Erhartinger Bier, Hendlgrillerei, Musi, Schankkellner: Wenn es um das Volksfest geht, kann Festwirt Markus Leserer in seinem Heimatort Erharting wieder einmal aus dem Vollen schöpfen. Zu den Musikern gehören „D’Erhartinger Spitzbuam“, allen voran Martin Kolm, der bereits seit über 27 Jahren auf der Bühne steht. Mit zehn Jahren hat er angefangen, die steirische Harmonika zu spielen. Seit Jahren ist er ein gefragter Unterhalter auf privaten Feiern bis hin zum Volksfest.
„Erhartinger Bier, Gigerl vom Leserer, die Musi, und viele Bedienungen: Im Prinzip wuppt unser Dorf das Festzelt und das macht stolz und schweißt zusammen“, lacht Martin Kolm. Wie im vergangenen Jahr wird er an zehn Tagen, außer am ersten Freitag, auf der Bühne im Leserer Festzelt mit der Steirischen aufspielen. Mit dabei auch sein Sohn Jonas, der schon mit vier Jahren mit einer kleinen Spielharmonika auf der Bühne mitmischte. Jeden Tag spielen sie von 12 bis 14 Uhr und von 15 bis 18 Uhr auf. Es ist ein bisschen wie ein Marathonlauf, erzählt Kolm: „Man braucht Training, Ausdauer und Durchhaltevermögen.“
D’Erhartinger Spitzbuam
heuer zu dritt
Aber am Ende treibt ihn die Leidenschaft an und natürlich auch, dass er zusammen mit seinem Sohn Jonas wieder auf der Bühne stehen wird. Der 20-Jährige hat pünktlich zum Volksfest seine Schreiner-Ausbildung abgeschlossen und kann quasi in vollen Zügen feiern. Dieses Jahr stehen die beiden zum ersten Mal zusammen mit Josef Eisner aus Mettenheim auf der Bühne. Den kennt Jonas aus Schulzeiten: „Das bringt ein bisschen Entlastung. Und wer weiß, was sich daraus entwickelt“, meint Martin Kolm.
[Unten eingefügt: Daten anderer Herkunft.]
==> run.sh <==
#!/bin/bash
# the make line also repeats each setting of config.mk as NAME=value (left out here)
make -C /OpenROAD-flow-scripts/flow DESIGN_CONFIG=/design/flow/config.mk WORK_HOME=/design/flow/orfs CLKGATE_MAP_FILE= finish
==> config.mk <==
export PLATFORM = sky130hd
export DESIGN_NAME = draw_lines
export DESIGN_NICKNAME = draw_lines
export VERILOG_FILES = /design/flow/design.v
export SDC_FILE = /design/flow/constraint.sdc
export NUM_CORES = 4
export LEC_CHECK = 0
export ABC_AREA = 1
export CAP_MARGIN = 20
export CORE_ASPECT_RATIO = 0.69
export CORE_MARGIN = 2
export CORE_UTILIZATION = 72
export CTS_CLUSTER_SIZE = 10
export SETUP_SLACK_MARGIN = 0.39
export SLEW_MARGIN = 20
==> constraint.sdc <==
create_clock -name core_clock -period 3.65 [get_ports {i_clk}]
set_input_delay 0.7300 -clock core_clock [delete_from_list [all_inputs] [get_ports {i_clk}]]
set_output_delay 0.7300 -clock core_clock [all_outputs]
set_load 0.01 [all_outputs]
==> design.v <==
`timescale 1ns / 1ps
module dp_ram(
    input                         i_clk,
    input                         i_a_wr,
    input  [P_LOG2_RAM_DEPTH-1:0] i_a_addr,
    input          [P_DATA_W-1:0] i_a_data,
    output reg     [P_DATA_W-1:0] o_a_data,
    input                         i_b_wr,
    input  [P_LOG2_RAM_DEPTH-1:0] i_b_addr,
    input          [P_DATA_W-1:0] i_b_data,
    output reg     [P_DATA_W-1:0] o_b_data
    );
   function integer log2;
      input [31:0] value;
      begin
	 value = value-1;
	 for (log2=0; value>0; log2=log2+1)
	   value = value>>1;
      end
   endfunction
   parameter P_DATA_W    = 640;
   parameter P_LOG2_RAM_DEPTH = 9;
   reg [P_DATA_W-1:0] mem [0:2**P_LOG2_RAM_DEPTH-1];
   always @(posedge i_clk) 
   begin
      o_a_data         <= mem[i_a_addr];
      if(i_a_wr) begin
         o_a_data      <= i_a_data;
         mem[i_a_addr] <= i_a_data;
      end
   end
   always @(posedge i_clk) 
   begin
      o_b_data         <= mem[i_b_addr];
      if(i_b_wr) begin
         o_b_data      <= i_b_data;
         mem[i_b_addr] <= i_b_data;
      end
   end
endmodule
`timescale 1ns / 1ps
module fifo(
    input                 i_clk,
    input                 i_reset,
    input  [P_DATA_W-1:0] i_data,
    input                 i_read,
    input                 i_write,
    output [P_DATA_W-1:0] o_data,
    output                o_empty,
    output                o_full
    );
   parameter  P_DATA_W = 11;
   parameter  P_ADDR_W = 8;
   localparam P_DEPTH  = (1 << P_ADDR_W);
   reg  [P_ADDR_W-1:0] wr_addr;
   reg  [P_ADDR_W-1:0] rd_addr;
   reg  [P_DATA_W-1:0] output_data;
   wire [P_DATA_W-1:0] ram_data;
   reg  [P_ADDR_W-1:0] counter;
   assign o_full  = (counter == (P_DEPTH-1));
   assign o_empty = (counter == 0);
   assign o_data  = ram_data; 
   always @(posedge i_clk)
   begin
      if (i_reset) begin
         wr_addr <= 0;
      end else if (i_write) begin
         wr_addr <= wr_addr+1;
      end
   end
   always @(posedge i_clk)
   begin
      if (i_reset) begin
         rd_addr <= 0;
      end else if (i_read) begin
         rd_addr <= rd_addr+1;
      end
   end
   always @(posedge i_clk)
   begin
      if (i_reset) begin
         counter <= 0;
      end else if (i_read && !i_write) begin
         counter <= counter-1;
      end else if (i_write && !i_read) begin
         counter <= counter+1;
      end
   end
   dp_ram #(
      .P_DATA_W(P_DATA_W),
      .P_LOG2_RAM_DEPTH(P_ADDR_W)
      ) buffer (
         .i_clk(i_clk),
         .i_a_wr(i_write),
         .i_a_addr(wr_addr),
         .i_a_data(i_data),
         .o_a_data(),
         .i_b_wr(1'b0),
         .i_b_addr(rd_addr),
         .i_b_data(0),
         .o_b_data(ram_data)
    );
endmodule
`timescale 1ns / 1ps
module bresenham(
      input                        i_clk,
      input                        i_reset,
      input      [P_X_COORD_W-1:0] i_x0,
      input      [P_X_COORD_W-1:0] i_x1,
      input      [P_Y_COORD_W-1:0] i_y0,
      input      [P_Y_COORD_W-1:0] i_y1,
      input                        i_load_vals,
      output reg [P_X_COORD_W-1:0] o_x_val,
      output reg [P_Y_COORD_W-1:0] o_y_val,
      output                       o_vals_rdy,
      output                       o_waiting
    );
   parameter  P_X_COORD_W                 = 11;
   parameter  P_Y_COORD_W                 = 11;
   localparam P_ERROR_W                   = (P_X_COORD_W>P_Y_COORD_W) ? P_X_COORD_W : P_Y_COORD_W;
   localparam STATE__WAITING              = 0;
   localparam STATE__SETUP_IS_STEEP       = 1;
   localparam STATE__SETUP_REV_COORDS     = 2;
   localparam STATE__SETUP_ERROR_AND_STEP = 3;
   localparam STATE__DRAWING              = 4;
   reg                    [2:0] curr_state, next_state;
   reg signed [P_X_COORD_W-1:0] x, x0, x1;
   reg signed [P_Y_COORD_W-1:0] y, y0, y1;
   reg signed [P_X_COORD_W-1:0] delta_x;
   reg signed [P_X_COORD_W-1:0] delta_y;
   reg signed   [P_ERROR_W-1:0] error;
   reg signed             [1:0] ystep;
   reg                          steep;
   reg                          vals_rdy;
   reg                          waiting;
   assign o_vals_rdy   = vals_rdy;
   assign o_waiting    = (curr_state == STATE__WAITING) ? 1'b1 : 1'b0;
   always @(posedge i_clk)
   begin
      if (i_reset) begin
         x              <= 'b0;
         x0             <= 'b0;
         x1             <= 'b0;
         y              <= 'b0;
         y0             <= 'b0;
         y1             <= 'b0;
         error          <= 'b0;
         curr_state     <= STATE__WAITING;
      end else begin
         vals_rdy       <= 0;
         x0             <= x0;
         x1             <= x1;
         y0             <= y0;
         y1             <= y1;
         error          <= error;
         curr_state     <= next_state;
         case (curr_state)
            STATE__WAITING : begin
               if (i_load_vals) begin
                  x0    <= i_x0;
                  x1    <= i_x1;
                  y0    <= i_y0;
                  y1    <= i_y1;
                  error <= 'b0;
               end
            end
            STATE__SETUP_IS_STEEP : begin
               if (y1 > y0) begin
                  if (x1 > x0) begin 
                     steep <= (y1-y0) > (x1-x0);
                  end else begin
                     steep <= (y1-y0) > (x0-x1);
                  end
               end else begin
                  if (x1 > x0) begin 
                     steep <= (y0-y1) > (x1-x0);
                  end else begin
                     steep <= (y0-y1) > (x0-x1);
                  end
               end
            end
            STATE__SETUP_REV_COORDS : begin
               if (steep) begin
                  if (y0 > y1) begin
                     x0      <= y1;
                     x1      <= y0;
                     y0      <= x1;
                     y1      <= x0;
                     delta_x <= y0-y1;
                     delta_y <= (x1>x0 ? x1-x0 : x0-x1);
                  end else begin
                     x0      <= y0;
                     x1      <= y1;
                     y0      <= x0;
                     y1      <= x1;
                     delta_x <= y1-y0;
                     delta_y <= (x1>x0 ? x1-x0 : x0-x1);
                  end
               end else begin
                  if (x0 > x1) begin
                     x0      <= x1;
                     x1      <= x0;
                     y0      <= y1;
                     y1      <= y0;
                     delta_x <= x0-x1;
                     delta_y <= (y1>y0 ? y1-y0 : y0-y1);
                  end else begin
                     delta_x <= x1-x0;
                     delta_y <= (y1>y0 ? y1-y0 : y0-y1);
                  end
               end
            end
            STATE__SETUP_ERROR_AND_STEP : begin
               error <= delta_x >>> 1;
               ystep <= (y0<y1 ? 1 : -1);
               x     <= x0;
               y     <= y0;
            end
            STATE__DRAWING : begin
               if (steep) begin
                  o_x_val <= y;
                  o_y_val <= x;
               end else begin
                  o_x_val <= x;
                  o_y_val <= y;
               end
               x <= x+1;
               if (error-delta_y < 0) begin
                  error <= error-delta_y + delta_x;
                  y     <= y+ystep;
               end else begin
                  error <= error-delta_y;
               end
               vals_rdy <= 1;
            end
         endcase
      end
   end
   always @(curr_state, i_load_vals, x, x1)
   begin
      next_state = curr_state;
      case(curr_state)
         STATE__WAITING : begin
            if (i_load_vals) begin
               next_state = STATE__SETUP_IS_STEEP;
            end 
         end
         STATE__SETUP_IS_STEEP : begin
            next_state = STATE__SETUP_REV_COORDS;
         end
         STATE__SETUP_REV_COORDS : begin
            next_state = STATE__SETUP_ERROR_AND_STEP;
         end
         STATE__SETUP_ERROR_AND_STEP : begin
            next_state = STATE__DRAWING;
         end
         STATE__DRAWING : begin
            if (x == x1) begin
               next_state = STATE__WAITING;
            end 
         end         
      endcase
   end
endmodule
`timescale 1ns / 1ps
module draw_lines(
      input                                      i_clk,
      input                                      i_reset,
      input                    [P_X_COORD_W-1:0] i_x0,
      input                    [P_X_COORD_W-1:0] i_x1,
      input                    [P_Y_COORD_W-1:0] i_y0,
      input                    [P_Y_COORD_W-1:0] i_y1,
      input                                      i_start,
      input                                      i_load_fifo,
      output                                     o_waiting,
      output                                     o_fifo_full,
      output                                     o_wr,
      output                [P_LOG2_RAM_DEPTH-1:0] o_addr
    );
    parameter P_X_COORD_W = 11;
    parameter P_Y_COORD_W = 11;
    parameter P_SCREEN_W = 640;
    parameter P_SCREEN_H = 480;
    parameter P_DATA_W = 1;
    parameter P_LOG2_RAM_DEPTH = 19;
    parameter P_FIFO_ADDR_W = 4;
    localparam STATE__WAITING = 0;
    localparam STATE__CLEAR   = 1;
    localparam STATE__LOAD    = 2;
    localparam STATE__DRAW    = 3;
    reg [1:0] curr_state;
    reg [1:0] next_state;
    wire [P_LOG2_RAM_DEPTH-1:0] bres_addr;
    reg  [P_LOG2_RAM_DEPTH-1:0] buffer_addr;
    wire bres_wr;
    reg  buffer_wr;
    wire [P_DATA_W-1:0] bres_data;
    reg  [P_DATA_W-1:0] buffer_data;
    wire                   bres_waiting;
    wire                   load_vals;
    wire [P_X_COORD_W-1:0] fifo_x0;
    wire [P_X_COORD_W-1:0] fifo_x1;
    wire [P_Y_COORD_W-1:0] fifo_y0;
    wire [P_Y_COORD_W-1:0] fifo_y1;
    wire     [P_X_COORD_W-1:0] x_val;
    wire     [P_Y_COORD_W-1:0] y_val;
    wire fifo_empty;
    wire fifo_full;
    assign o_fifo_full = fifo_full;
    assign o_waiting  = (curr_state == STATE__WAITING) ? 1'b1 : 1'b0;
    fifo #(.P_DATA_W(P_X_COORD_W), .P_ADDR_W(P_FIFO_ADDR_W)) x0_in_buffer (
		.i_clk(i_clk), 
		.i_reset(i_reset), 
		.i_data(i_x0), 
		.i_read(load_vals), 
		.i_write(i_load_fifo), 
		.o_data(fifo_x0), 
		.o_empty(fifo_empty), 
		.o_full(fifo_full)
	 );
    fifo #(.P_DATA_W(P_X_COORD_W), .P_ADDR_W(P_FIFO_ADDR_W)) x1_in_buffer (
		.i_clk(i_clk), 
		.i_reset(i_reset), 
		.i_data(i_x1), 
		.i_read(load_vals), 
		.i_write(i_load_fifo), 
		.o_data(fifo_x1), 
		.o_empty(), 
		.o_full()
	 );
    fifo #(.P_DATA_W(P_Y_COORD_W), .P_ADDR_W(P_FIFO_ADDR_W)) y0_in_buffer (
		.i_clk(i_clk), 
		.i_reset(i_reset), 
		.i_data(i_y0), 
		.i_read(load_vals), 
		.i_write(i_load_fifo), 
		.o_data(fifo_y0), 
		.o_empty(), 
		.o_full()
	 );
    fifo #(.P_DATA_W(P_Y_COORD_W), .P_ADDR_W(P_FIFO_ADDR_W)) y1_in_buffer (
		.i_clk(i_clk), 
		.i_reset(i_reset), 
		.i_data(i_y1), 
		.i_read(load_vals), 
		.i_write(i_load_fifo), 
		.o_data(fifo_y1), 
		.o_empty(), 
		.o_full()
	 );
    always @(posedge i_clk) 
    begin
      if (i_reset) begin
         curr_state <= STATE__WAITING;
      end else begin
         curr_state <= next_state;
      end
    end
   always @(curr_state, i_start, bres_waiting, fifo_empty)
   begin
      next_state = curr_state;
      case(curr_state)
         STATE__WAITING : begin
            if (i_start == 1'b1) begin
               next_state = STATE__LOAD;
            end
         end
         STATE__LOAD : begin
            next_state = STATE__DRAW;
         end
         STATE__DRAW : begin
            if (bres_waiting && fifo_empty) begin
               next_state = STATE__WAITING;
            end else if (~fifo_empty && bres_waiting) begin
               next_state = STATE__LOAD;
            end
         end
      endcase
   end
	bresenham bres (
		.i_clk(i_clk), 
		.i_reset(i_reset), 
		.i_x0(fifo_x0), 
		.i_x1(fifo_x1), 
		.i_y0(fifo_y0), 
		.i_y1(fifo_y1), 
		.i_load_vals(load_vals), 
      .o_x_val(x_val),
      .o_y_val(y_val),
		.o_vals_rdy(bres_wr),
      .o_waiting(bres_waiting)
	);
   assign load_vals = (curr_state == STATE__LOAD) ? 1'b1 : 1'b0;
   assign o_wr   = buffer_wr;
   assign o_addr = buffer_addr;
   assign bres_addr  = P_SCREEN_W*y_val+x_val;
   assign bres_data  = 1;
   always @(bres_addr, 
            bres_wr, 
            bres_data, 
            curr_state)
   begin
      case (curr_state)
         STATE__DRAW : begin
            buffer_wr   = bres_wr;
            buffer_addr = bres_addr;
            buffer_data = bres_data;
         end
         default : begin
            buffer_wr   = 1'b0;
            buffer_addr = 0;
            buffer_data = 0;
         end
      endcase
   end
endmodule
==> results of run 1 <==
-- layer usage --
| metal | part of all wire, % | vias up |
|---|---|---|
| met4 | 2.9 | 2 |
| met3 | 13 | 277 |
| met2 | 43 | 2332 |
| li1 | - | 14990 |
| met5 | 0.010 | - |
| met1 | 41 | 15760 |
-- layout make-up --
cell class | count | area (µm²)
clock buffers | 184 | 2882
clock inverters | 8 | 133.9
fillers | 3205 | 9512
inverters | 447 | 1705
multi-input cells | 2578 | 15970
flip-flops and latches | 916 | 25900
well taps | 798 | 998.5
repair buffers | 288 | 2435
-- through the flow --
step	utilization, %	instance area [µm²]	setup TNS, ps	setup slack (ps)	cells
2_1_floorplan	-	43640	0	519.4	4167
3_3_place_gp	76.74	45690	-42.59	-42.59	4974
3_5_place_dp	76.74	45690	-86.60	-86.60	4974
4_1_cts	82.30	49000	-662.3	-242.0	5176
5_1_grt	84.02	50020	-1844	-469.3	5219
6_report	84.02	50020	-1310	-370.0	5219
-- repair_timing --
item / in CTS / in global routing
pin swaps: 24 / 87
setup endpoints to repair: 11 / 41
resized: 86 / 180
setup buffers: 10 / 43
==> results.txt, run 1 <==
Figures from the implementation reports.

- The total number of H-tree levels reads 3.
- The wire-length estimate of the detail-placed layout is 75620 µm.
- The report shows a maximum critical-path fanout of 4.
- Of the total synthesized cell area, the portion taken by AND, OR, NAND and NOR gates is 10.68%.
- The required time of the critical path reads 2920 ps.
- The final timing report lists clock skew as 29.37 ps.
- The logic depth of the worst path, buffers included reads 15.
- Traced cell by cell, the critical path runs through ha_4 -> ha_4 -> inv_2 -> fa_2 -> inv_2 -> nand3_1 -> nand2_1 -> xnor2_1 -> inv_1 -> nand4_1 -> buf_4 -> buf_6 -> o21ai_2 -> a21oi_2 -> buf_2.
- The count of instantiated cells in the yosys netlist is 4167.
- The fraction of synthesized cell area taken by the top area cell type is 51.67%.
- TritonCTS reports the number of clock sinks as 916.
- TritonCTS built the clock tree.
- The highest-power group is sequential cells.
- The number of global-route vias before repair is 30940.
- CTS placed an instance of clkbuf_16 at the clock tree root.
- For reference, the mux area share after synthesis is 4.037%.
- The arrival time of the worst setup path reads 3290 ps.
- The power dissipated in the clock network reads 9.43 mW.
- The overall track demand over capacity in global routing reads 36.88%.
- For this run, the leading register cell type out of synthesis is edfxtp_1.
- Internal power comes to 20.46 mW.
- The worst-case max-slew headroom was logged as 35.31%.
- The final wirelength is 117600 µm.
- In this run, the synthesized area fraction spent on AND-OR/OR-AND gates is recorded as 13.55%.
- The slack of the critical path reads -370.0 ps.
- The area enclosed by the die boundary reads 62630 µm².
- The post-synthesis cell type with the largest instance count reads edfxtp_1.
- The count of buffers inserted at the top-level ports reads 69.
- The residual DRC count is 0.
- The hold violation total from the final report is 0.
- The synthesized flop and latch total reads 916.
- After synthesis, flip-flops and latches occupy 59.24% of the total area.
- The number of setup violations in the final report is 5.
- In the routed layout, each cell is associated on average with a via count of 6.393.
- In the Yosys stats the netlist draws on 52 distinct library cells.
- For this design, the slowest cell found on the critical path is edfxtp_1.
- Setup repair after global routing could not meet its margin everywhere.
- The global routing usage on met1 is 56.68%.
- The maximum count of clock buffers along a single path is 3.
- The cell depth of the worst flop-to-flop path reads 18.
- The longest incremental delay of any stage on the critical path is reported as 440 ps.
- Yosys attributes the largest share of cell area to edfxtp_1, dfxtp_1, nand2_1.
- The placeable core region is 59530 µm².
- The power per unit of standard cell area reads 614.1 nW/µm².
- The launching point of the worst reg2reg path is bres.y0[0].
- Before any placement, the netlist area is recorded as 43640 µm².
- The sequential power reads 12.0 mW.
- The number of diodes is 0.
- The registers of the reported paths see a clock transition of 60 ps.
- The worst IR drop on VDD reads 0.5252 mV.
- The slew of the pin with the lowest slew margin reads 969.1 ps.
- Clock tree synthesis inserted a total of 102 buffers.
- The site row count is 74.
- The critical path startpoint category reads a flop.
- The largest total area in the synthesized netlist belongs to edfxtp_1.
- The met2 usage is 52.64%.
- The number of warnings in the stage logs reads 64.
- The via count reads 33360.
- The routability congestion estimate is 1.016.
- In this run the static leakage power is 19.06 nW.
- The pin count of the biggest net entering global routing reads 62.
- The xor-xnor portion of the synthesized cell area reads 1.345%.
- The critical path's top delay family reads adder cells.
- The count of TritonRoute iterations in the first routing pass is 7.
- STA lists the endpoint of the worst register-to-register path as bres.steep.
- The number of cells traversed by the worst hold path is 1.
- The worst hold path terminates at curr_state[2].
- The initial core utilization is 73.31%.
- The number of maximum-capacitance violations recorded for the run is 0.
- The critical path capture point is o_addr[16].
- The kind of end point of the critical path reads an output port.
- After synthesis, the mean cell area works out to 10.47 µm².
- The residual antenna-violating net count after detailed routing is 0.
- The Yosys step of the flow raised 5 warnings.
- The flow ran to the end, but the layout failed its checks.
- The final max-slew violation count reads 0.
- The origin of the worst min-delay path reads bres.curr_state[0].
- The fraction of power consumed by combinational cells reads 30.2%.
- The proportion of power drawn by the clock network is 30.7%.
- In the synthesized netlist, the cells that appear most often are edfxtp_1, nand2_1, inv_1.
- Along the critical path, the tally of buffer and inverter instances is 6.
- Checking hold timing, the worst path is listed with class reg2reg.
- The number of violations reported at the end of detailed-routing iteration 0 is 5017.
- The reg2reg setup slack is 430 ps.
- The post-synth net total reads 4381.
- The mean routed wirelength per cell reads 22.54 µm.
- The busiest layer in global routing is met1.
- The post-layout period usage of the worst path reads 110.1%.
- Of the total synthesized cell area, the portion taken by full adders, half adders and majority gates is 4.931%.
- The number of I/O pins reads 70.
- The floorplan step set the die width to 300.4 µm.
- The count of flip-flops with a built-in enable after synthesis is 751.
- The net load switching power is 10.26 mW.
- The global-route track usage on met3 is 8.427%.
- The net total in the final layout reads 4547.
- Per the GRT congestion report, total overflow comes to 0.
- The cts-stage hold buffer count reads 0.
- The total power after layout is 30.72 mW.
- The area growth from synthesis to layout reads 14.62%.
- In this run the worst setup path begins at bres.o_y_val[3].
- The initial antenna violation count is 2.
- Net switching is 33.39% of the power.
- The reported combinational group power reads 9.27 mW.
- The fmax is 248.8 MHz.
- The start-to-end type of the worst setup path reads reg2out.
- The sequential cell fraction of total power is 39.1%.
- Post-synthesis, Yosys gives the total cell area as 43640 µm².
- The final critical delay including setup and external delays is 4020 ps.
- The wire length of the first global-routing pass is 177600 µm.
- The chip height is 208.5 µm.
- The reasons given for failing layout checks are negative setup slack.
- Hold is met by 489.5 ps.
- The prevailing logic family in the synthesized netlist reads AND-OR/OR-AND gates.
- The clock latency at the later pin of the worst-skew pair reads 670 ps.
- The number of standard cells after synthesis is 4167.
- The proportion of register bits with asynchronous set or reset after synthesis reads 0%.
Selbst „Last Christmas“ geht
Im Gepäck haben sie wieder ihren Grundstock an volkstümlicher Musik und Schlagern. Sie beherrschen die Palette rauf und runter. „Unsere Stärke ist, dass wir sehr variabel sind und auch spontan reagieren können.“ So geschehen etwa beim letzten Volksfest, als am Montagnachmittag der Cobra-Stammtisch zu Gast war und „Last Christmas“ von Wham hören wollte. „Hat geklappt“, kommentiert Kolm. Aber das war auch für ihn Premiere.
Trotz aller Gaudi ist es eine schweißtreibende Angelegenheit, gerade bei hohen Temperaturen. „Da rinnt einem das Wasser schon mal den Rücken runter“, so der Musiker. Schließlich sitzen sie auch noch einen Meter höher als die feierfreudigen Gäste. Zum Glück gibt es aber mittlerweile LED-Strahler, die bei weitem nicht so warm werden.
Vorwallners sorgen für
den Bierfluss
Die beiden sind nicht das einzige Vater-Sohn-Gespann im Festzelt. Dafür, dass das Bier fließt, sorgen unter anderem Schankkellner Stephan Vorwallner und sein Sohn Markus, der im Leserer Zelt die „Zeichenkasse“ verwaltet. Die Bedienungen rufen, wie viele Massen oder Radler sie brauchen, und er kümmert sich. Für Stephan ist es sein Hobby: 39 Jahre lang, mit Ausnahme der Corona-Zeit, hat er sich drei Wochen Urlaub genommen, um auf dem Oktoberfest auszuschenken.